11. Really go through my closet and be ruthless with getting rid of what I don’t wear.  This serves a dual purpose.  Gets rid of the excess, allows me to donate to brighten someone else’s life, and I can sell some of it, as well, and work on two goals at once.
12. Play piano at least once a week. I teach piano lessons, so I am always at the piano, but I rarely carve out the time to play for myself. I went to college as a vocal and piano performance major and I feel like I’m neglecting that part of myself.  This shouldn’t be as hard as it is.  I need to figure it out and make it happen.

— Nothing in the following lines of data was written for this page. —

==> /design/flow/design.v <==
module max_val(
    input clk,
    input rst,
    input enable,
    input signed [accumulator_size-1:0] stream,
    input [row_id_size-1:0] index,
    output [row_id_size-1:0] max_index
);
parameter channel_num = 4;
parameter channel_num_log = 2;
parameter col_id_size = 16;
parameter row_len_size = 8;
parameter mult_size = 16;  
parameter val_bits = 8; 
    parameter ram_width = 1024;
    parameter ram_splits = 8;
    parameter ram_split_bits = 9;
    parameter bvb_addr_size = 32;
    parameter [0:5*13-1] val_addr = {13'd0, 13'd231, 13'd462, 13'd693, 13'd924};
    parameter [0:5*13-1] col_addr = {13'd0, 13'd231, 13'd462, 13'd693, 13'd924};
    parameter [0:5*9-1] len_addr = {9'd0,  9'd3,    9'd6,   9'd8, 9'd11 };
    parameter counter_size     = 8;  
    parameter row_id_size      = 8;  
    parameter accumulator_size = 32;
    reg [3:0] current_index;
    reg signed [accumulator_size-1:0] max_value;
    always @ (posedge clk) begin
        if (rst) begin
            current_index = 0;
            max_value = 0;
            max_value[accumulator_size-1] = 1;  
        end
        else begin
            if (enable)
                if (stream > max_value) begin
                    current_index = index;
                    max_value = stream;
                end
        end
    end
    assign max_index = current_index;
endmodule
==> /design/flow/run.sh <==
#!/bin/bash
# OpenROAD 26Q1-2900-gdf79404cd8, Yosys 0.63+post, stock flow scripts
make -C /OpenROAD-flow-scripts/flow DESIGN_CONFIG=/design/flow/config.mk WORK_HOME=/design/flow/orfs finish
==> /design/flow/config.mk <==
export PLATFORM = sky130hd
export DESIGN_NAME = max_val
export DESIGN_NICKNAME = max_val
export VERILOG_FILES = /design/flow/design.v
export SDC_FILE = /design/flow/constraint.sdc
export NUM_CORES = 4
export LEC_CHECK = 1
export CORE_UTILIZATION = 40
==> /design/flow/constraint.sdc <==
current_design max_val

set clk_period 5.5
set clk_io_pct 0.2

create_clock -name clk0 -period $clk_period [get_ports {clk}]

set non_clock_inputs [all_inputs -no_clocks]
set_input_delay [expr $clk_period * $clk_io_pct] -clock clk0 $non_clock_inputs
set_output_delay [expr $clk_period * $clk_io_pct] -clock clk0 [all_outputs]
==> run_results.csv <==
group,metric,value,unit
run,maxCapViolCount,0,
floorplanning,fp-row-count,36,
synth,syn_avg_cell_area,7.31,µm²
final_timing,drv_slew,0,
clocking,clk_latency,0.29,ns
place,hpwlAfterDp,6.61,mm
floorplanning,fp_util,42.0,%
power_and_ir_drop,powerDensity,317,nW/µm²
synth,most_common_cell,"a21oi_1",
global_route,grt_pass1_vias,3706,
final_timing,finClkSkew,0.00261,ns
global_route,grt-ovfl-total,0,
worst_setup_path,cp-end-kind,"flip-flop",
route,wirelength,10.2,mm
final_timing,slew-limit-headroom,47.0,%
clocking,cts_tree,"built",
synth,synthTopCellsByArea,"dfxtp_1 17%, ha_1 9.6%, nor4b_1 7.5%",
synth,ys_ff,36,
global_route,grt_use_met3,2.30,%
worst_setup_path,worst_setup_path_start_kind,"input pin",
layout,stdcell_count,709,
worst_setup_path,cp_max_fo,75,
floorplanning,coreArea,9950,µm²
floorplanning,dieWidth,104,µm
final_timing,rsz0062_at_grt,"false",
route,wl_per_cell,14.4,µm
place,globalplace.congestion,0.750,
floorplanning,chip_area,10900,µm²
global_route,grt_pass1_wl,17.7,mm
place,io_buffers,42,
power_and_ir_drop,vdd.ir_drop.worst,159,µV
route,via_count,4040,
synth,top_cells_by_count,"48 x a21oi_1, 42 x nand2_1, 40 x clkbuf_1",
global_route,top_usage_layer,"met2",
synth,yosysTopAreaCell,"dfxtp_1",
final_timing,finalSetupViolations,0,
worst_setup_path,cp.arrival,4.55,ns
clocking,clockBufferDepth,2,
layout,drive_above_1_share,10.1,%
synth,ys_cells,572,
clocking,clock-sinks,36,
route,vias_per_cell,5.70,
global_route,grt_usage,19.5,%
place,place_inst,701,
clocking,postCtsHoldBufs,0,
route,drc_errors,0,
clocking,cts_root_buf,"clkbuf_8",
route,first_pass_iters,4,
power_and_ir_drop,finalPower,0.00150,W
synth,yosysWarnings,1,
clocking,cts_setup_buffers,0,
global_route,use_met2,30.4,%
global_route,grt_antenna_before_repair,0,
clocking,clk_pin_slew,0.08,ns
final_timing,max_freq,228,MHz
synth,async_flop_share,0,%
power_and_ir_drop,leakagePower,1.56,nW
layout,n_fill_cell,967,
synth,ys.flop_type,"dfxtp_1",
clocking,ctsHtreeMaxLevel,2,
clocking,cts_resized,0,
synth,synthCells,572,
run,warnings,29,
worst_setup_path,criticalPathCategory,"input pin to flip-flop",
synth,edf_count,0,
layout,syn2layout_area_growth,13.1,%
floorplanning,die_h,104,µm
route,antenna_left,0,
final_timing,setup_tns,0,ns
hold_path,hold_class,"flip-flop to flip-flop",
layout,final_util,47.5,%
final_timing,finalCritPeriodShare,79.6,%
route,n_antenna_cell,0,
final_timing,hold_viol,0,
global_route,grt_start_max_net_pins,76,
synth,yosysTopAreaCellShare,17.2,%
synth,yosys-stat-area,4180,µm²
worst_setup_path,cp.required,5.67,ns
synth,ys_seq_share,17.2,%
floorplanning,ios,51,
synth,synth_area,4180,µm²
final_timing,worstMarginPinSlew,0.794,ns
route,drt-initial-drc-count,234,
outcome,status,"complete, no violations",
global_route,met1_usage,29.8,%
synth,yosysUniqueCellTypes,43,
final_timing,timing.final.crit_period,4.38,ns
clocking,cts_buffers,5,
[where the power goes]
group	internal, W	switching (W)
logic	0.000341	0.000568
registers	0.000355	0.0000248
clock network	0.000103	0.000109
total	0.000799	0.000702
[cells by family (layout without fill, tap and decap cells)]
| family | count (synthesis) | in the layout | share of synthesized area, % |
|---|---|---|---|
| adders and majority gates | 32 | 32 | 9.58 |
| AOI/OAI and AO/OA | 134 | 134 | 23.4 |
| other | 1 | 4 | 0.0897 |
| and+or+nand+nor | 276 | 276 | 40.1 |
| buffers and inverters | 93 | 94 | 9.58 |
| DFF | 36 | 36 | 17.2 |
[final timing paths]
| kind | start | to | slack (ns) | cells past startpoint |
|---|---|---|---|---|
| worst min register to register | max_value[21] | max_value[21] | 0.57 | 2 |
| worst max register to register | max_value[31] | max_value[28] | 2.02 | 10 |
| worst min-delay path | max_value[21] | max_value[21] | 0.57 | 2 |
| worst max-delay path | stream[31] | max_value[28] | 1.12 | 10 |
[routing by layer]
layer	vias up	part of all wire, %	wire length, µm
li1	2096	-	-
met1	1839	49	5030
met2	95	46	4680
met3	10	4.4	449
met4	0	0.84	86
met5	-	0	0
[per-stage QoR]
step	cell area, µm²	setup slack [ns]	hold WS (ns)
after floorplan	4190	2.38	0.511
after global placement	4640	0.893	0.546
after detailed placement	4640	0.823	0.558
after CTS	4730	1.13	0.570
after global routing	4730	0.887	0.633
final	4730	1.12	0.567
[worst max-delay path, cell delays in order]
cell and delay [ns]:
clkdlybuf4s50_1 0.51, ha_4 0.73, nand4_2 0.24, or4_4 0.59
o21a_1 0.44, buf_4 0.33, nand3_1 0.13, a21oi_1 0.08
a211oi_1 0.25, o211ai_1 0.13
[sequential cells by signal (all words and copies together) (netlist names)]
name and cells:
current_index 4, max_value 32
[final cells by class]
class                   instances  area [µm²]  share of cell area [%]
clock buffers                   8        90.1                    1.91
inverters                      33         124                    2.62
multi-input cells             446        3100                    65.6
flip-flops and latches         36         721                    15.2
well taps                     133         166                    3.52
repair buffers                 53         523                    11.1
[cells in the final DEF, fill, tap and decap left out, drive strengths merged, types with 2 or more instances in the layout]
master	count
nor4b	36
o211ai	35
or3	31
nor2	35
ha	32
nand3	38
clkdlybuf4s50	41
o21ai	5
conb	4
nand4	8
or4	3
clkbuf	8
and3	34
a2bb2oi	2
inv	33
nor2b	39
dfxtp	36
buf	12
nand2b	5
a211oi	36
a21oi	48
nand2	42
Power is estimated from default activity; no workload was simulated.
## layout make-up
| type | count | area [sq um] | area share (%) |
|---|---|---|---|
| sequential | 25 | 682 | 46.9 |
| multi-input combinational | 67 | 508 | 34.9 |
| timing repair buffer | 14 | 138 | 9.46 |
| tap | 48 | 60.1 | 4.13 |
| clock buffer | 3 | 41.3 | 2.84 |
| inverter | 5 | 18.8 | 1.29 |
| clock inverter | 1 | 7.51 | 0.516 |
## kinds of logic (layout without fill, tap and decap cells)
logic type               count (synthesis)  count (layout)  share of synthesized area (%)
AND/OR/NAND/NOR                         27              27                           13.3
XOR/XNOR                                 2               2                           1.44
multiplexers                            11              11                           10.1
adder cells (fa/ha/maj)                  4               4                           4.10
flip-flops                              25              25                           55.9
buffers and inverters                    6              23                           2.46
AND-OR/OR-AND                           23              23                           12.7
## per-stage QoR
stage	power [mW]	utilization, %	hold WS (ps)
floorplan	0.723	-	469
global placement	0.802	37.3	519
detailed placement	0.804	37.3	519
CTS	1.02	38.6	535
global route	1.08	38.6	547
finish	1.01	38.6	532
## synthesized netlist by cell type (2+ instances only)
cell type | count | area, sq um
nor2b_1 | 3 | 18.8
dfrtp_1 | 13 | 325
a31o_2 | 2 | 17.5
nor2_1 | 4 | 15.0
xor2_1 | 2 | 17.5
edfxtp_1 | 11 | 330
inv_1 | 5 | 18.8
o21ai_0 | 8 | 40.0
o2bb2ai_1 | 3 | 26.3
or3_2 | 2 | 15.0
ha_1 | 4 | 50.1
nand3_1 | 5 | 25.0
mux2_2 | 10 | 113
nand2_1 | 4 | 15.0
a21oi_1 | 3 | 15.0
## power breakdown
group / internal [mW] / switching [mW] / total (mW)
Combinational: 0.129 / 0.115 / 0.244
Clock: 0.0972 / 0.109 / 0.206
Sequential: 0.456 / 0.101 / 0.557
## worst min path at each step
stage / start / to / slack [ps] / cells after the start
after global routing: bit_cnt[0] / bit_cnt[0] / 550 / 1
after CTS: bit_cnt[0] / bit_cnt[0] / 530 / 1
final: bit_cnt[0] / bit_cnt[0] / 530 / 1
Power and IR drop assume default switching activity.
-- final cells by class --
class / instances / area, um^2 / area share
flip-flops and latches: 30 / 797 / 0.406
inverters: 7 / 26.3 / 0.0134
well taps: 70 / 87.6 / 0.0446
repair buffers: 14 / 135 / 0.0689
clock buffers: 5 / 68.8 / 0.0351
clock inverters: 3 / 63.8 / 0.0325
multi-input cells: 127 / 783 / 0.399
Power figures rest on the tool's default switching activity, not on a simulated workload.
==> design.v <==
module uart_mode2_rx (
    input wire clk,
    input wire rst,
    input wire rxd,                
    output reg [7:0] data_out,     
    output reg rb8,                
    output reg done                
);
parameter CLK_PER_BIT = 100;       
reg [3:0] bit_cnt;
reg [10:0] shift_reg;
reg [7:0] clk_cnt;
reg sampling;
reg prev_rxd;
always @(posedge clk or posedge rst) begin
    if (rst) begin
        sampling <= 0;
        clk_cnt <= 0;
        bit_cnt <= 0;
        done <= 0;
        data_out <= 0;
        rb8 <= 0;
        prev_rxd <= 1;
    end else begin
        done <= 0;
        prev_rxd <= rxd;
        if (!sampling && prev_rxd == 1 && rxd == 0) begin
            sampling <= 1;
            clk_cnt <= 0;
            bit_cnt <= 0;
        end
        if (sampling) begin
            if (clk_cnt == CLK_PER_BIT - 1) begin
                clk_cnt <= 0;
                shift_reg <= {rxd, shift_reg[10:1]};
                bit_cnt <= bit_cnt + 1;
                if (bit_cnt == 10) begin
                    sampling <= 0;
                    data_out <= shift_reg[8:1];   
                    rb8 <= shift_reg[9];          
                    done <= 1;
                end
            end else begin
                clk_cnt <= clk_cnt + 1;
            end
        end
    end
end
endmodule
==> run.sh <==
#!/bin/bash
# OpenROAD 26Q1-2900-gdf79404cd8, Yosys 0.63+post, stock flow scripts
make -C /OpenROAD-flow-scripts/flow DESIGN_CONFIG=/design/flow/config.mk WORK_HOME=/design/flow/orfs finish
==> config.mk <==
export PLATFORM = sky130hd
export DESIGN_NAME = uart_mode2_rx
export DESIGN_NICKNAME = uart_mode2_rx
export VERILOG_FILES = /design/flow/design.v
export SDC_FILE = /design/flow/constraint.sdc
export NUM_CORES = 4
export LEC_CHECK = 1
export CORE_AREA = 10 10 102 102
export DIE_AREA = 0 0 112 112
==> constraint.sdc <==
current_design uart_mode2_rx

set clk_period 4.1
set clk_io_pct 0.2

create_clock -name clk0 -period $clk_period [get_ports {clk}]

set non_clock_inputs [all_inputs -no_clocks]
set_input_delay [expr $clk_period * $clk_io_pct] -clock clk0 $non_clock_inputs
set_output_delay [expr $clk_period * $clk_io_pct] -clock clk0 [all_outputs]
==> out/summary.json <==
{
  "global_routing": {
    "grt_pass1_vias": 919,
    "track_usage_pct": 3.99,
    "antenna_found_initial": 0,
    "grt_pass1_wl_mm": 4.43,
    "globalRouteOverflowTotal": 0,
    "grt_start_max_net_pins": 17
  },
  "worst_setup_path": {
    "worstPathMaxFanout": 10,
    "end_of_the_critical_path": "shift_reg[7]",
    "worst_setup_path_startpoint": "clk_cnt[0]",
    "launch_point_of_the_worst_reg_to_reg_path": "clk_cnt[0]",
    "reg2reg_depth": 4,
    "r2r-end": "shift_reg[7]",
    "critical_path_class": "reg2reg",
    "crit_arrival_ns": 2.37,
    "crit_path_start_kind": "flop",
    "crit_required_ns": 4.02,
    "reg2reg_setup_slack_ns": 1.65,
    "worstSetupEndpointType": "flop"
  },
  "place": {
    "dp_cells": 228,
    "place.gp.congestion": 0.817,
    "port_buffers": 12,
    "dpl.hpwl_mm": 1.76
  },
  "final_timing": {
    "max-slew-margin-rel_pct": 45.7,
    "final_hold_viol_count": 0,
    "rsz_0062_raised_after_global_routing": "false",
    "min_period_over_period_pct": 59.8,
    "achievable-frequency_mhz": 408,
    "clock-skew-final_ns": 0.00580,
    "setup_tns_ns": 0,
    "tightestPinTransition_ns": 0.812,
    "setup_viol": 0,
    "post-route-min-period_ns": 2.45,
    "report.final.slew_viol_count": 0
  },
  "layout": {
    "layout_top_cell": "sky130_fd_sc_hd__dfrtp_1",
    "max_reg_flops": 10,
    "post_route_cells_drive_above_1_share_pct": 19.1,
    "most-common-layout-cells": "sky130_fd_sc_hd__dfrtp_1 (23), sky130_fd_sc_hd__clkdlybuf4s50_1 (12), sky130_fd_sc_hd__edfxtp_1 (10), sky130_fd_sc_hd__mux2_2 (9)",
    "flow.area_growth_from_synthesis_pct": 22.6,
    "final_cell_count_no_fill": 236
  },
  "clock_tree": {
    "worst_setup_hold_path_clk_slew_ns": 0.07,
    "h_tree_lvls": 2,
    "clk-insertion-delay-late_ns": 0.28,
    "post_cts_resized": 0,
    "clock-root-buffer": "sky130_fd_sc_hd__clkbuf_8",
    "postCtsSetupRepairBufs": 0,
    "cts_hold_buffers": 0,
    "cts_inserted_buffers": 5,
    "clockBufferDepth": 2,
    "clock_net_sink_count": 34,
    "tritoncts": "built"
  },
  "min_path": {
    "hp_class": "reg2reg",
    "hold_path_startpoint": "shift_reg[10]"
  },
  "flow_run": {
    "drv_cap": 0,
    "tool_warnings": 26
  },
  "detailed_routing": {
    "n_antenna_cell": 0,
    "dr.first_iter.drc_count": 56,
    "detailedRoute.firstPassIterationCount": 4,
    "post_drt_via_cell_ratio": 3.86,
    "post-route-drc-count": 0,
    "drt-total-wl_mm": 2.51,
    "vias": 911,
    "wire_per_inst_um": 10.6,
    "final_antenna_net_count": 0
  },
  "floorplan": {
    "die_ar_um2": 12500,
    "initial_utilization_pct": 17.9,
    "dieWidth_um": 112,
    "floorplan.die.height_um": 112,
    "placeableCoreArea_um2": 8220,
    "row_count": 33,
    "io_pins": 13
  },
  "power": {
    "switching_share_pct": 20.7,
    "combinationalPowerShare_pct": 1.6,
    "power.density_nw_per_um2": 340,
    "ir_worst_vdd_uv": 115,
    "relative_contribution_of_sequential_cells_to_total_power_pct": 56.9,
    "power.switching_uw": 127,
    "p_clk_share_pct": 41.5,
    "power.static_leakage_nw": 0.711,
    "p_int_uw": 486
  },
  "synth": {
    "synth_area_in_simple_gates_pct": 14.7,
    "synth_area_per_cell_um2": 12.9,
    "synth-compound-area-share_pct": 8.60,
    "synthArstFlopShare_pct": 70.6,
    "postSynth.topFlopCell": "sky130_fd_sc_hd__dfrtp_1",
    "ys_ff": 34,
    "ys_cells": 114,
    "ys_sh_mux_pct": 9.63,
    "post_synth_fa_ha_maj_area_fraction_pct": 2.56,
    "postSynthCellCount": 114,
    "ys_types": 37,
    "synth-warning-count": 1,
    "ys_seq_share_pct": 61.4,
    "logic_family": "simple AND/OR/NAND/NOR gates",
    "xor_area_share_pct": 0,
    "netlist_area_um2": 1470,
    "count_of_library_flops_with_an_enable_pin": 10,
    "synth.yosys.chip_area_um2": 1470
  },
  "outcome": {
    "status": "completed"
  }
}
## worst max-delay path: stages (launching register included)
cell and delay [ns]:
sky130_fd_sc_hd__dfrtp_1 0.40, sky130_fd_sc_hd__ha_1 0.25, sky130_fd_sc_hd__nand4b_1 0.31, sky130_fd_sc_hd__or3_1 0.48, sky130_fd_sc_hd__nor2_1 0.64
## cells in the mapped netlist (2+ instances only)
| master | instances | area (µm²) |
|---|---|---|
| sky130_fd_sc_hd__nor3_1 | 3 | 15.0 |
| sky130_fd_sc_hd__o211ai_1 | 2 | 15.0 |
| sky130_fd_sc_hd__clkbuf_1 | 3 | 11.3 |
| sky130_fd_sc_hd__nand4_1 | 2 | 12.5 |
| sky130_fd_sc_hd__inv_1 | 6 | 22.5 |
| sky130_fd_sc_hd__ha_1 | 3 | 37.5 |
| sky130_fd_sc_hd__a22oi_1 | 2 | 15.0 |
| sky130_fd_sc_hd__mux2i_1 | 4 | 40.0 |
| sky130_fd_sc_hd__edfxtp_1 | 10 | 300 |
| sky130_fd_sc_hd__dfrtp_1 | 23 | 576 |
| sky130_fd_sc_hd__mux2_2 | 9 | 101 |
| sky130_fd_sc_hd__or3_1 | 2 | 12.5 |
| sky130_fd_sc_hd__or4_1 | 2 | 15.0 |
| sky130_fd_sc_hd__nand2_1 | 3 | 11.3 |
| sky130_fd_sc_hd__nor2_1 | 4 | 15.0 |
| sky130_fd_sc_hd__a21oi_1 | 3 | 15.0 |
| sky130_fd_sc_hd__nand3_1 | 7 | 35.0 |
| sky130_fd_sc_hd__o21ai_0 | 7 | 35.0 |
## metrics by stage
stage,hold slack (ns),setup WS [ns],cell area [µm²],power [mW],util (%)
3_5_place_dp,0.417,1.65,1710,0.365,20.8
3_3_place_gp,0.427,1.73,1710,0.365,20.8
5_1_grt,0.451,1.43,1800,0.639,21.9
4_1_cts,0.444,1.63,1800,0.622,21.9
2_1_floorplan,0.400,1.96,1470,0.360,-
6_report,0.435,1.65,1800,0.612,21.9
## area by class of cell
class	instances	area, µm²
clock buffers	6	82.6
repair buffers	13	128
well taps	105	131
inverters	6	22.5
multi-input cells	70	522
fillers	852	6420
clock inverters	2	12.5
flip-flops and latches	34	902
## power groups by stage
stage     Combinational (mW)  Sequential (mW)  Clock [mW]
5_1_grt               0.0114            0.348       0.279
6_report             0.00962            0.349       0.254
4_1_cts               0.0102            0.348       0.263
## worst min path at each step
stage / end / cells after the start
4_1_cts: shift_reg[9] / 0
5_1_grt: shift_reg[9] / 0
6_report: shift_reg[9] / 0
## cell families (layout without fill, tap and decap cells)
family                     Yosys count  count (layout)
AOI/OAI and AO/OA                   20              20
adders and majority gates            3               3
buffers and inverters               10              27
DFF                                 34              34
muxes                               13              13
and+or+nand+nor                     34              34
## routing by layer
layer | vias up | part of all wire, % | global-route usage (%)
li1 | 455 | - | -
met1 | 439 | 51 | 6.11
met2 | 11 | 44 | 5.59
met3 | 6 | 2.4 | 0.869
met4 | 0 | 2.8 | 0.931
met5 | - | 0 | 0
Power and IR drop assume default switching activity.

13. Only eat out once a week, if at all.  This is one that we did last year and I think is good to keep in the loop.  This year, with my longer work hours, it’s even more tempting to fall back on bad habits.  So, I’m keeping it in the rotation.
14. Write in my journal more often. I only wrote in it three times in 2013, so anything would be an improvement! I think keeping the blog up every day takes it’s place, but they have different purposes and I don’t want to neglect my journal writing.  I want to do this.  No reason I can’t make this happen.
15. Get published, again.  I was published in “I Just Want to Pee Alone” in 2013, and I definitely want to be published in 2014, as well.  Whether in an anthology, a short story, a magazine, a website…don’t care.  It’s important to me.
16. Re-edit my novel.  I’m hopeful to use my writer’s group for this.
17. Shred and pare down all of our files.  Because these are a huge part of the issue with the office.
18. Entertain more.  I enjoy entertaining at our house.  We just don’t ever get around to it.  I’m hoping to remedy that, this year.  This was actually the first New Year’s Eve that we’ve done something in 13 years, and we live in a neighborhood with some really great people, so I think it’s time to capitalize on that and get to entertaining!
19. Spend more time outside.  Because, even though I did well with this, more outside is always better.
20. Making it happen.  I’m a pretty smart woman and a very determined woman.  I let a lot of excuses get in my way in 2013, and I feel like 2014 is the year that I want to make it happen.  What is “it”?  Whatever the heck I decide I want.